■ **TASK INSTRUCTIONS**
Going down the listing below, print exactly each line from the one with "tap,143,179" up to and including the one with "0.959 | 1.23 |", and skip the rest.
= Beginning of Section =
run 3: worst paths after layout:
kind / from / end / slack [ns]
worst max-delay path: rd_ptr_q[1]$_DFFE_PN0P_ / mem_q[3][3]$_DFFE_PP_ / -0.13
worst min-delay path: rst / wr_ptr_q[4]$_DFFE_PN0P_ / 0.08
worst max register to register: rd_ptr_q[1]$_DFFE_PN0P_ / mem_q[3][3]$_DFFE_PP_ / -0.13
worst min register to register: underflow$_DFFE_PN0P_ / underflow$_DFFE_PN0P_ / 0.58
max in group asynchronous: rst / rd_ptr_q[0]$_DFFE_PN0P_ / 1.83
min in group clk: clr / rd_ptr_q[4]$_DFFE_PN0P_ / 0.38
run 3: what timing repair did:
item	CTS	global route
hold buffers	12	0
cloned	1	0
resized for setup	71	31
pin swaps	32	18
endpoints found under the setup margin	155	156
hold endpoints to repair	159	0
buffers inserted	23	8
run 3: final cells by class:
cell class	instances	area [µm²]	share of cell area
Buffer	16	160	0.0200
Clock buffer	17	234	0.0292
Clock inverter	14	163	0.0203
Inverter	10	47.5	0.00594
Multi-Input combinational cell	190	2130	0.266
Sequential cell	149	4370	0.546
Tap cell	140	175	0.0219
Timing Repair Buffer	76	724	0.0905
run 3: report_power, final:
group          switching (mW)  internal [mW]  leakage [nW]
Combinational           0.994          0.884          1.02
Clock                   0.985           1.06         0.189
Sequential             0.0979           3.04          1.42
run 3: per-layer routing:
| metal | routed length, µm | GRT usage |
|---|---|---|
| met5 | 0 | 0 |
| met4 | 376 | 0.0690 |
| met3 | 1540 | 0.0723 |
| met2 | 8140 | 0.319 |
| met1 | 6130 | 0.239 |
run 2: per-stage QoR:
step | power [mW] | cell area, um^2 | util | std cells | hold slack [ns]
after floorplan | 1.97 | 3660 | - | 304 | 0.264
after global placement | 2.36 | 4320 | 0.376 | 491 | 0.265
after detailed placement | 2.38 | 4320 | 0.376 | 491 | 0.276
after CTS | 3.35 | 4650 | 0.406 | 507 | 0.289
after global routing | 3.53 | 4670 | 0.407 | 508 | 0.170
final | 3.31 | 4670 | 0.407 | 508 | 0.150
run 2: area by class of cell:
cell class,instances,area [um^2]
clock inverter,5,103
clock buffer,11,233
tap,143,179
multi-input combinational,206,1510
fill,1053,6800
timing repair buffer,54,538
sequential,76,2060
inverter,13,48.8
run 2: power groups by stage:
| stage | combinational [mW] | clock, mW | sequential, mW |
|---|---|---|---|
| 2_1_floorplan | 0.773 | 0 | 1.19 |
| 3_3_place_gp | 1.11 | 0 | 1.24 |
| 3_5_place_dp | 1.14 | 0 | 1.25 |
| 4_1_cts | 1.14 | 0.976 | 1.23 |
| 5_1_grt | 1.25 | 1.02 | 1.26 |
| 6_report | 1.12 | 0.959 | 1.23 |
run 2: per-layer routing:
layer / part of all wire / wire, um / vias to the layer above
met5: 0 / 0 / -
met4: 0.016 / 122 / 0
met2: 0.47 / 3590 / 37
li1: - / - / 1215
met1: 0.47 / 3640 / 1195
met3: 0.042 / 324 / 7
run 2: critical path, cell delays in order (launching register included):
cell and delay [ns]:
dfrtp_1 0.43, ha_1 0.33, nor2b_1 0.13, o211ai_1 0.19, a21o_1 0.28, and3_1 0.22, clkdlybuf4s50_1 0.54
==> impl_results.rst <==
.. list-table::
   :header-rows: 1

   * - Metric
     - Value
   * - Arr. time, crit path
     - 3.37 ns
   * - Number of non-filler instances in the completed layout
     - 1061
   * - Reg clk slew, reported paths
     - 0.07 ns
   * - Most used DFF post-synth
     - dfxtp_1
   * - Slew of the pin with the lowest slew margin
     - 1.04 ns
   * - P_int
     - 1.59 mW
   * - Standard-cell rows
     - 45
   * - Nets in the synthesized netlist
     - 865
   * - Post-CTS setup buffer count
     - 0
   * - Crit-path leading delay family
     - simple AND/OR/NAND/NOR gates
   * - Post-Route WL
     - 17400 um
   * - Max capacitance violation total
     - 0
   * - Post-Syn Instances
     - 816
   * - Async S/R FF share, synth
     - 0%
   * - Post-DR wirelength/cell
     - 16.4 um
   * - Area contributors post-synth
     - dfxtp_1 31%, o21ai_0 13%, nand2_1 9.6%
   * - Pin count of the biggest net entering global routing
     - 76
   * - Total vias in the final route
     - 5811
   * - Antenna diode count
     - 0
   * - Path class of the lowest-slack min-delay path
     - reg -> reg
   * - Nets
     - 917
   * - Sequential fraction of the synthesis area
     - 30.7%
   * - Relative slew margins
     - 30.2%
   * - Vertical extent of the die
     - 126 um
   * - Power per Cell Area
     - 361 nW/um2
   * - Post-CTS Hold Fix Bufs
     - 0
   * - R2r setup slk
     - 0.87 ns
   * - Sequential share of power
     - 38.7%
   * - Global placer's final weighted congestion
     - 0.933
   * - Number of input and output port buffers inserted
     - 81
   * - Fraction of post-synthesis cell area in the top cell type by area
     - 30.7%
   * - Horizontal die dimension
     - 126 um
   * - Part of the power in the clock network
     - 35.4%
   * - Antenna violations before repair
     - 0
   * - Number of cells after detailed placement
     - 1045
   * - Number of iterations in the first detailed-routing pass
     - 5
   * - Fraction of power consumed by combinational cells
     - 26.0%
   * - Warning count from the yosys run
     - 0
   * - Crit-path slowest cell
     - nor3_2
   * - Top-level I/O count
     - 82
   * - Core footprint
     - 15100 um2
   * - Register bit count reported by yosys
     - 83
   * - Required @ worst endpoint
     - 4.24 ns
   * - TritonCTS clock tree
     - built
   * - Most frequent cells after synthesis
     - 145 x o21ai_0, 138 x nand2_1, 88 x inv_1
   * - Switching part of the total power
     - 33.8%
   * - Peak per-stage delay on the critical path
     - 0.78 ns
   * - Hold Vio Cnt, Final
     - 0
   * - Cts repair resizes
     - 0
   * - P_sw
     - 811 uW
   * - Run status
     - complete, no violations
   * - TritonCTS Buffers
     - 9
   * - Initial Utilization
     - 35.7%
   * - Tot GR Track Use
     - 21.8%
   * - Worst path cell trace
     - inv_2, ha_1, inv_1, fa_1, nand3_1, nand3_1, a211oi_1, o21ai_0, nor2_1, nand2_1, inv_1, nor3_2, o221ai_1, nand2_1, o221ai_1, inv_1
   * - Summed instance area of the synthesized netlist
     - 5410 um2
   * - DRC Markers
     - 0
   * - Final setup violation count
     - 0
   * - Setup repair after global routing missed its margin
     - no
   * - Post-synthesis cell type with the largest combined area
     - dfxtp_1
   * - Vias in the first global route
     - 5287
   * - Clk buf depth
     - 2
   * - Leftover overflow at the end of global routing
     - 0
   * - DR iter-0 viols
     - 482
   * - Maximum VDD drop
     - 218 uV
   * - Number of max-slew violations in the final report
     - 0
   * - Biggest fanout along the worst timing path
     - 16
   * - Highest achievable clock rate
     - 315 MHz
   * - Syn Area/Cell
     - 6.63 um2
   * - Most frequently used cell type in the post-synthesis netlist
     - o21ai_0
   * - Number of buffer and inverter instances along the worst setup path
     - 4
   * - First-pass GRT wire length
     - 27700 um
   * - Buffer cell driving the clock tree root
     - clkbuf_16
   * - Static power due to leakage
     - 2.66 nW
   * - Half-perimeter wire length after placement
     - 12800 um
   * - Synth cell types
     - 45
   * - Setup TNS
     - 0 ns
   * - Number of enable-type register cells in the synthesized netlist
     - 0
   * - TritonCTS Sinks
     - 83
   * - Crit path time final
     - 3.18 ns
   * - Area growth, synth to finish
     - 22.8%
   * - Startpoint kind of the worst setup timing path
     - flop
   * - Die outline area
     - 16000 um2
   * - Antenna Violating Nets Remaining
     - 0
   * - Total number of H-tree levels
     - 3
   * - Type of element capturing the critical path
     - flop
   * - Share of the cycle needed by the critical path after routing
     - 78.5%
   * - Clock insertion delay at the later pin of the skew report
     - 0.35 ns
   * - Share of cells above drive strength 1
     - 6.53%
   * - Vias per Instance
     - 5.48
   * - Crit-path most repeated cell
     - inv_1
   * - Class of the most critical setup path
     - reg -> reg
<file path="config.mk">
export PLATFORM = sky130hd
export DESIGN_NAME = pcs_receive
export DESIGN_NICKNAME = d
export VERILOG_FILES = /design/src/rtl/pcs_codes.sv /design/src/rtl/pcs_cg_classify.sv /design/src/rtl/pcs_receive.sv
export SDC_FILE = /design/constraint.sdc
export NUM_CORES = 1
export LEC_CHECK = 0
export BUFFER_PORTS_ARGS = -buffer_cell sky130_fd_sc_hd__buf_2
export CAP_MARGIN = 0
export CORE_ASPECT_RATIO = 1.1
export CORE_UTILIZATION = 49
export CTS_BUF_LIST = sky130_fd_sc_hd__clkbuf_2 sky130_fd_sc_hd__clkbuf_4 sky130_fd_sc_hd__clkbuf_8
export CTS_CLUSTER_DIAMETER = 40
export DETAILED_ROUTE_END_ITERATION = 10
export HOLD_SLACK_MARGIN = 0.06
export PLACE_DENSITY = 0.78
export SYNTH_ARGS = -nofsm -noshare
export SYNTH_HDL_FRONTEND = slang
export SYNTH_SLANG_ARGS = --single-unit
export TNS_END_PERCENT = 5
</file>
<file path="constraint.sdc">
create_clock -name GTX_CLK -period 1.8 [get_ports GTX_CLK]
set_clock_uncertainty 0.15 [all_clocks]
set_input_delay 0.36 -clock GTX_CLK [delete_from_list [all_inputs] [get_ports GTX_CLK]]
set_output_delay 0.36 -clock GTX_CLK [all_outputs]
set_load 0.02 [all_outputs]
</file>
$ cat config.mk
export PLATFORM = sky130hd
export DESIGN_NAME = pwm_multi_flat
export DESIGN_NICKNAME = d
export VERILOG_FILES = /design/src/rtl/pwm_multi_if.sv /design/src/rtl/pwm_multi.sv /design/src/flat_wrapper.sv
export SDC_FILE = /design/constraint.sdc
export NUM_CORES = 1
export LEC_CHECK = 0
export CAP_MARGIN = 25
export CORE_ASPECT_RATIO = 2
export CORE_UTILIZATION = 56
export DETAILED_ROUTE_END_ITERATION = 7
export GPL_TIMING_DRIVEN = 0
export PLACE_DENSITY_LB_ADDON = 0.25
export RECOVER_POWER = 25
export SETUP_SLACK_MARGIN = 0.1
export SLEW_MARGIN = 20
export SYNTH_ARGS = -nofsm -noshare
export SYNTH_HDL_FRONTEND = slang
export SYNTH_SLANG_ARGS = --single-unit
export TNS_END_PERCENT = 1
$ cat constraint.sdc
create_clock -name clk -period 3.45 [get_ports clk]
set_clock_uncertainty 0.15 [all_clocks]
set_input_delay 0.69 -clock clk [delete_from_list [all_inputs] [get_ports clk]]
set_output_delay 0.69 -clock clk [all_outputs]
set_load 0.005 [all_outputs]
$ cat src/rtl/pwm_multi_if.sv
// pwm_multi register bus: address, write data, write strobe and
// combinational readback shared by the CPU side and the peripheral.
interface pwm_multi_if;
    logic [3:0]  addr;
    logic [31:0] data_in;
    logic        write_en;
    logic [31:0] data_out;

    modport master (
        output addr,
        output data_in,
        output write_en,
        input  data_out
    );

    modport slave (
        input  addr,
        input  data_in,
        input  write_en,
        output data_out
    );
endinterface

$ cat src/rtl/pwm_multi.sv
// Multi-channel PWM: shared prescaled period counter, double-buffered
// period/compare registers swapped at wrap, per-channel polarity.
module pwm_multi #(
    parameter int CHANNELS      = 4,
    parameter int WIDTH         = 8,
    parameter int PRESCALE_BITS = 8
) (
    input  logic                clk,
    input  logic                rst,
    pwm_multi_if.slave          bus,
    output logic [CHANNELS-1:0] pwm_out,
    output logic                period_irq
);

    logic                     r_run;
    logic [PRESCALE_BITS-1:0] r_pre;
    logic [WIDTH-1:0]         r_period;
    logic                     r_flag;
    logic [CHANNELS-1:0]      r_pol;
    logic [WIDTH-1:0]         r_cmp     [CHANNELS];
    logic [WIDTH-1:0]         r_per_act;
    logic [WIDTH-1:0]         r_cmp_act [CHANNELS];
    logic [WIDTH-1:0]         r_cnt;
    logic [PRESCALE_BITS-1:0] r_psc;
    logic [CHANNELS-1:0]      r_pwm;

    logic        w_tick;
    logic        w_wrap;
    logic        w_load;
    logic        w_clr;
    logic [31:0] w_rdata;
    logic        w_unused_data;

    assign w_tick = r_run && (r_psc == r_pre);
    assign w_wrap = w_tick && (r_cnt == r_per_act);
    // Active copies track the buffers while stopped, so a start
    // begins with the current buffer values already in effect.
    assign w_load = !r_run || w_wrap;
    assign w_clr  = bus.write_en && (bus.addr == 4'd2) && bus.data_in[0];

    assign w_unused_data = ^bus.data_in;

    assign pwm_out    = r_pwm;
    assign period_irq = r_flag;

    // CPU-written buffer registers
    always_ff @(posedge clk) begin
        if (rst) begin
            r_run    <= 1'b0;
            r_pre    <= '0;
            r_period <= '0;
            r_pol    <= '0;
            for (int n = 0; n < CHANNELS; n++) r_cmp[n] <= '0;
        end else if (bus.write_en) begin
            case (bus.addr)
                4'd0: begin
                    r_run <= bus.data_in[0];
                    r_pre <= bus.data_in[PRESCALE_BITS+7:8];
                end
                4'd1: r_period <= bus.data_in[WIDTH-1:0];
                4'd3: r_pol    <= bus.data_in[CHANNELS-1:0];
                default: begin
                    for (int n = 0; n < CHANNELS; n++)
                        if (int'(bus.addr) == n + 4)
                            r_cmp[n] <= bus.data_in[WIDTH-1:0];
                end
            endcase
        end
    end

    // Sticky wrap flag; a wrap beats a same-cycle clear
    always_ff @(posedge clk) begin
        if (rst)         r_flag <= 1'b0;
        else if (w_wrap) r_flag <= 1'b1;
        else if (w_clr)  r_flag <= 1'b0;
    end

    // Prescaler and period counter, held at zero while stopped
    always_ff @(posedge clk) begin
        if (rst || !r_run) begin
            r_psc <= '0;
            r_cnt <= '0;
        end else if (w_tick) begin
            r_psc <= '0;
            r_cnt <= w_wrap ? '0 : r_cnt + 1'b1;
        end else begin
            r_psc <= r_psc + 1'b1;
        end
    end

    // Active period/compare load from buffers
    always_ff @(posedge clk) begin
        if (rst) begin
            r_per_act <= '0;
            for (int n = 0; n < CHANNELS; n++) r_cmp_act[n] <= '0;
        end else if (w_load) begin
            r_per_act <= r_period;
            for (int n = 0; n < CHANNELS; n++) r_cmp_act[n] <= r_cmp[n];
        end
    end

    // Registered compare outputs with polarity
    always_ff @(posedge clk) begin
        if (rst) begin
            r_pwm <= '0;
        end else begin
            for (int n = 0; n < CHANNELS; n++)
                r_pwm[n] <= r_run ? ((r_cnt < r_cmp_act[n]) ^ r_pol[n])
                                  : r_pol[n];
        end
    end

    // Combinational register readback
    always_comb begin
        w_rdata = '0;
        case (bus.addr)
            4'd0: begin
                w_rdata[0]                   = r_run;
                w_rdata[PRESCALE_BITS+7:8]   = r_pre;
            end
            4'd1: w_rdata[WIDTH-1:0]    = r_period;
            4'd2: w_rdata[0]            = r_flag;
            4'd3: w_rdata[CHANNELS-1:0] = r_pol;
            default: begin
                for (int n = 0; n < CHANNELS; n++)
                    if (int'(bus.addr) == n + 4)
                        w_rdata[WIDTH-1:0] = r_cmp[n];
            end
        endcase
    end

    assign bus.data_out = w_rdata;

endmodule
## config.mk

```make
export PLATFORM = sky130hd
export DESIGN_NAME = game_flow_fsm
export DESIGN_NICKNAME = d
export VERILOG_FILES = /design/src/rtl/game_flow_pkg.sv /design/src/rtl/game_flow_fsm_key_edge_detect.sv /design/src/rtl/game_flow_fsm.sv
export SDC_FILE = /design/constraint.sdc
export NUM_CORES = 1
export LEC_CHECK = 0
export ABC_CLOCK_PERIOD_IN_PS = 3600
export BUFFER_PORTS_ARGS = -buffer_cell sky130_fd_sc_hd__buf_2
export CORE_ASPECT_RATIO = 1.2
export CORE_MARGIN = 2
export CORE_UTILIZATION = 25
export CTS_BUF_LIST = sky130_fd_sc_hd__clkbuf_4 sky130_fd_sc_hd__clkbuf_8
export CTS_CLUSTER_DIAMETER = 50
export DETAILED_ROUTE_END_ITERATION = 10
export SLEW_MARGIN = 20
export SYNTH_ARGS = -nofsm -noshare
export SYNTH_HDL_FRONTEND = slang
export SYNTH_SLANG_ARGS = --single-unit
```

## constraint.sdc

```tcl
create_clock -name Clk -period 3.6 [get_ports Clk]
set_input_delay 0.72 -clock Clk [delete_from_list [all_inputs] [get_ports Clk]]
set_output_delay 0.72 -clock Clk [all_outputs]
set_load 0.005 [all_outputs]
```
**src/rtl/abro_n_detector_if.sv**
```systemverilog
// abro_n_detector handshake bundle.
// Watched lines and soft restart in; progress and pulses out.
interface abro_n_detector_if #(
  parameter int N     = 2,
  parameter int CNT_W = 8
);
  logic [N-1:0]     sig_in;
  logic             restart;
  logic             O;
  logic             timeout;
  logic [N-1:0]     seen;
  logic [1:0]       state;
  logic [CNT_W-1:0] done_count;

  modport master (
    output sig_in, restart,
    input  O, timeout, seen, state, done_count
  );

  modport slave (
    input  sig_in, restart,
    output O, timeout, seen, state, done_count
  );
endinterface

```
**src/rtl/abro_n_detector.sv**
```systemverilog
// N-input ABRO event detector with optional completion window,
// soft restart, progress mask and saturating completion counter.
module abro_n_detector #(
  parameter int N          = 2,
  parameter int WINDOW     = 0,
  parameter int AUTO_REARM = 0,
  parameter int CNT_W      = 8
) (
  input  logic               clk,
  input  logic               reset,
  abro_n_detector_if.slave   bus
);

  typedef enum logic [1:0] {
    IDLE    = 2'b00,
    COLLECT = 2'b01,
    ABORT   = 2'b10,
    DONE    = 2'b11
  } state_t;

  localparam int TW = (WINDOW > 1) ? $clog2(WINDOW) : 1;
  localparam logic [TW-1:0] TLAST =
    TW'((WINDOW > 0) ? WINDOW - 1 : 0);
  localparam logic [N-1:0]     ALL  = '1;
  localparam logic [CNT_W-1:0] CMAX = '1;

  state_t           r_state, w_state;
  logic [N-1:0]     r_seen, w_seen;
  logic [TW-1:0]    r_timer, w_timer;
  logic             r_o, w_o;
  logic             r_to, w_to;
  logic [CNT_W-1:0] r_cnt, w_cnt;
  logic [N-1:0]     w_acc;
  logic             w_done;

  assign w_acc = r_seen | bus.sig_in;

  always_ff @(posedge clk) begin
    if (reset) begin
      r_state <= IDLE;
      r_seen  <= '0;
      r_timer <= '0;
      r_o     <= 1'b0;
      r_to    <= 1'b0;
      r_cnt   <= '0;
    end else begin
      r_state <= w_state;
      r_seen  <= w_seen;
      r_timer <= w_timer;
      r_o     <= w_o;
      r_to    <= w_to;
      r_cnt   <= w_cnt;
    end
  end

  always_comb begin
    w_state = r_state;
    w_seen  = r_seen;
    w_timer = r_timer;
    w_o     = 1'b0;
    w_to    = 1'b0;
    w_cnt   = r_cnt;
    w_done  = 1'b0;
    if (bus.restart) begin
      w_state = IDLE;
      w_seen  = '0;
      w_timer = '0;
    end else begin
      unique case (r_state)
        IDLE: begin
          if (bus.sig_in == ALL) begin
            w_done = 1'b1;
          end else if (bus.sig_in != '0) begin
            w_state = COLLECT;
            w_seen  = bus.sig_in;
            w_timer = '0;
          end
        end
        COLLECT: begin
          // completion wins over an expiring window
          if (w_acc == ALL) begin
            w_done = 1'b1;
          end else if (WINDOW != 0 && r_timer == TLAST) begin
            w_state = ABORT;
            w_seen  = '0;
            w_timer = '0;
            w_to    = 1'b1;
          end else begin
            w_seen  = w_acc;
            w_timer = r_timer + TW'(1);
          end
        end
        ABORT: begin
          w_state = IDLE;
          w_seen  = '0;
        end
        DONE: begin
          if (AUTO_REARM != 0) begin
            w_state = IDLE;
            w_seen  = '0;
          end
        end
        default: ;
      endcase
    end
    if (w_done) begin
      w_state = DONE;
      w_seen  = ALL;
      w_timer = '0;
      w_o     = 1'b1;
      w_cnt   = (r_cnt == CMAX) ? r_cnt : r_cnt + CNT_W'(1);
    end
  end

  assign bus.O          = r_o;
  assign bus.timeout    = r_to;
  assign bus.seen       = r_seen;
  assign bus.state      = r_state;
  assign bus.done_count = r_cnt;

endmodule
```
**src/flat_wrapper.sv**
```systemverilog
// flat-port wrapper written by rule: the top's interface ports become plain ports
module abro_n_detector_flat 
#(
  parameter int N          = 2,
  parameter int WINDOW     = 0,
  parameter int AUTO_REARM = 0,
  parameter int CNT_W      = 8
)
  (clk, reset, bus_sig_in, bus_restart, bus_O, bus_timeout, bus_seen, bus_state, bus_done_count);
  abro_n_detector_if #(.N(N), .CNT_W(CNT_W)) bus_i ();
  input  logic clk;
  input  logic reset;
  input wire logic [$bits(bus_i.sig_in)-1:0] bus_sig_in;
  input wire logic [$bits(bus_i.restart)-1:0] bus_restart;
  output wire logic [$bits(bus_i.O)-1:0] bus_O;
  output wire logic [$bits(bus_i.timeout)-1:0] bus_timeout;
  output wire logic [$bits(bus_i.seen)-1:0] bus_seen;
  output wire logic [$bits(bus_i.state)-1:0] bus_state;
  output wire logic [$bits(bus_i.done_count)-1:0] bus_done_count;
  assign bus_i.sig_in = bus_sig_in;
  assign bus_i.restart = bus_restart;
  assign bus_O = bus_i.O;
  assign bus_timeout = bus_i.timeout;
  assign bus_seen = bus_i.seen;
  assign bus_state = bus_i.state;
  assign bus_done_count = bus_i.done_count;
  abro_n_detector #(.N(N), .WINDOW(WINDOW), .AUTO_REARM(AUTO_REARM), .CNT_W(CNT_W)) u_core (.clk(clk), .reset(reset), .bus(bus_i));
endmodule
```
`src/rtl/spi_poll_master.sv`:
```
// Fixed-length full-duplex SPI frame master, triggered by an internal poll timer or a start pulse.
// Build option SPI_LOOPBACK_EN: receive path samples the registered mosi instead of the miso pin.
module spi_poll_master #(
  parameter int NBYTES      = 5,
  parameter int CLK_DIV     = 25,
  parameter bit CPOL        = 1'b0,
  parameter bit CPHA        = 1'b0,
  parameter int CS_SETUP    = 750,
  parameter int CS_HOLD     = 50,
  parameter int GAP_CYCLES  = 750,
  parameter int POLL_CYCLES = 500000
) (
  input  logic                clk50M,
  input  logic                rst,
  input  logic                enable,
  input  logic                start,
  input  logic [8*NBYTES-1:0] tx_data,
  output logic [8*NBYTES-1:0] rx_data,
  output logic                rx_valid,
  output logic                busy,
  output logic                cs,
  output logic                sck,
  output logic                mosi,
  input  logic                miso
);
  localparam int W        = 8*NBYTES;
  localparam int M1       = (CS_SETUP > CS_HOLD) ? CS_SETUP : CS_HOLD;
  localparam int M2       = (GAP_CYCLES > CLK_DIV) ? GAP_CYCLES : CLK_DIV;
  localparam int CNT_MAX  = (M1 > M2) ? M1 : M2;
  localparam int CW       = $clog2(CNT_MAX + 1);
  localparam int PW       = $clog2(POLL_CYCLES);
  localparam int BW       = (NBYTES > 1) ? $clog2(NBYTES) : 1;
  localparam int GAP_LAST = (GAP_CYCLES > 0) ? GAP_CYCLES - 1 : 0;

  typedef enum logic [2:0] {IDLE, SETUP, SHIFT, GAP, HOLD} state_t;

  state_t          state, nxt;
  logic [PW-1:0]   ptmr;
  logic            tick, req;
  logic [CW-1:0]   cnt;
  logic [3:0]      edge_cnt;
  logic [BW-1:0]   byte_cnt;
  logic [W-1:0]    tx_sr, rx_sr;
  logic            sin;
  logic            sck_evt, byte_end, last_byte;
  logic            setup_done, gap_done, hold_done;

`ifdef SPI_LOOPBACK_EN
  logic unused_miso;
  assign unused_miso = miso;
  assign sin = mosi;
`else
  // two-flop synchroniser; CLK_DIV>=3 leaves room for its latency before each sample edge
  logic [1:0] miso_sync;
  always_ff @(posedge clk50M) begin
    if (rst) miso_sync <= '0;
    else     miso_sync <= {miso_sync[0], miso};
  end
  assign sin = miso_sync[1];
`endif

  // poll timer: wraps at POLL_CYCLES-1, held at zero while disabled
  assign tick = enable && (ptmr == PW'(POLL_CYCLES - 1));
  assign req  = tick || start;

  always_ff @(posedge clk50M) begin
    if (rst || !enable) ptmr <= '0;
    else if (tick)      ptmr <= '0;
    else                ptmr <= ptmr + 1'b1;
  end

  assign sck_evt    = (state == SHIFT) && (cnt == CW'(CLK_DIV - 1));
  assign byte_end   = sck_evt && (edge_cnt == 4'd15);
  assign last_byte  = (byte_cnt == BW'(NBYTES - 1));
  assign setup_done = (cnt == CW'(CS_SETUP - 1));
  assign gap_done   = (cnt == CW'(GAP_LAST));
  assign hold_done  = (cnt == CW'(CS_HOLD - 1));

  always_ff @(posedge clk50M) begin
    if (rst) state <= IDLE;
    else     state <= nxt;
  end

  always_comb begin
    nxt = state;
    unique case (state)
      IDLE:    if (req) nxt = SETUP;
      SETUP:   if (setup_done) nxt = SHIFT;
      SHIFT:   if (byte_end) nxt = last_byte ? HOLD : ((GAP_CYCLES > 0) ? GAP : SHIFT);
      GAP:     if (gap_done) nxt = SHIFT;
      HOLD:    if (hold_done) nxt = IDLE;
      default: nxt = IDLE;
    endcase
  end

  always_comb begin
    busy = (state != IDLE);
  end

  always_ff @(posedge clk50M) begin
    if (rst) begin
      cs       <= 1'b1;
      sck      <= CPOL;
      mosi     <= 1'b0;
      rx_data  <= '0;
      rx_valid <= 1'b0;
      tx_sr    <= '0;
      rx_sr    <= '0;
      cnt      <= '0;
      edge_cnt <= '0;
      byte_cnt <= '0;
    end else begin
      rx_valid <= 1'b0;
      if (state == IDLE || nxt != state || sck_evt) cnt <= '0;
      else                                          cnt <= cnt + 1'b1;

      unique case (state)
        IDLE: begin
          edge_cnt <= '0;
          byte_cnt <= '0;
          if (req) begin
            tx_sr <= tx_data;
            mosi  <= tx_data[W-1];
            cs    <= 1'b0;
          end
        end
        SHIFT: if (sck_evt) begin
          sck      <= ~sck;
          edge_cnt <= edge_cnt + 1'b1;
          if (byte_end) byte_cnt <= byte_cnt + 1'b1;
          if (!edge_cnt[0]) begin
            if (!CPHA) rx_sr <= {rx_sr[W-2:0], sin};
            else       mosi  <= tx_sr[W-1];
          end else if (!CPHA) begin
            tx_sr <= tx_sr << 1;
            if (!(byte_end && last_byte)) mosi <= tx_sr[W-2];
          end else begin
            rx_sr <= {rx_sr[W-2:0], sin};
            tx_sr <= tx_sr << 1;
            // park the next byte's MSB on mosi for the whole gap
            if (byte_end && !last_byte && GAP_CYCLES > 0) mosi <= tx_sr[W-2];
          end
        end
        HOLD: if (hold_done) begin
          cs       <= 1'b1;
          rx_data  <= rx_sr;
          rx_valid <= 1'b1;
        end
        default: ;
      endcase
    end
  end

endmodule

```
= End of Section =
■ **RESPONSE AREA**
tap,143,179
multi-input combinational,206,1510
fill,1053,6800
timing repair buffer,54,538
sequential,76,2060
inverter,13,48.8
run 2: power groups by stage:
| stage | combinational [mW] | clock, mW | sequential, mW |
|---|---|---|---|
| 2_1_floorplan | 0.773 | 0 | 1.19 |
| 3_3_place_gp | 1.11 | 0 | 1.24 |
| 3_5_place_dp | 1.14 | 0 | 1.25 |
| 4_1_cts | 1.14 | 0.976 | 1.23 |
| 5_1_grt | 1.25 | 1.02 | 1.26 |
| 6_report | 1.12 | 0.959 | 1.23 |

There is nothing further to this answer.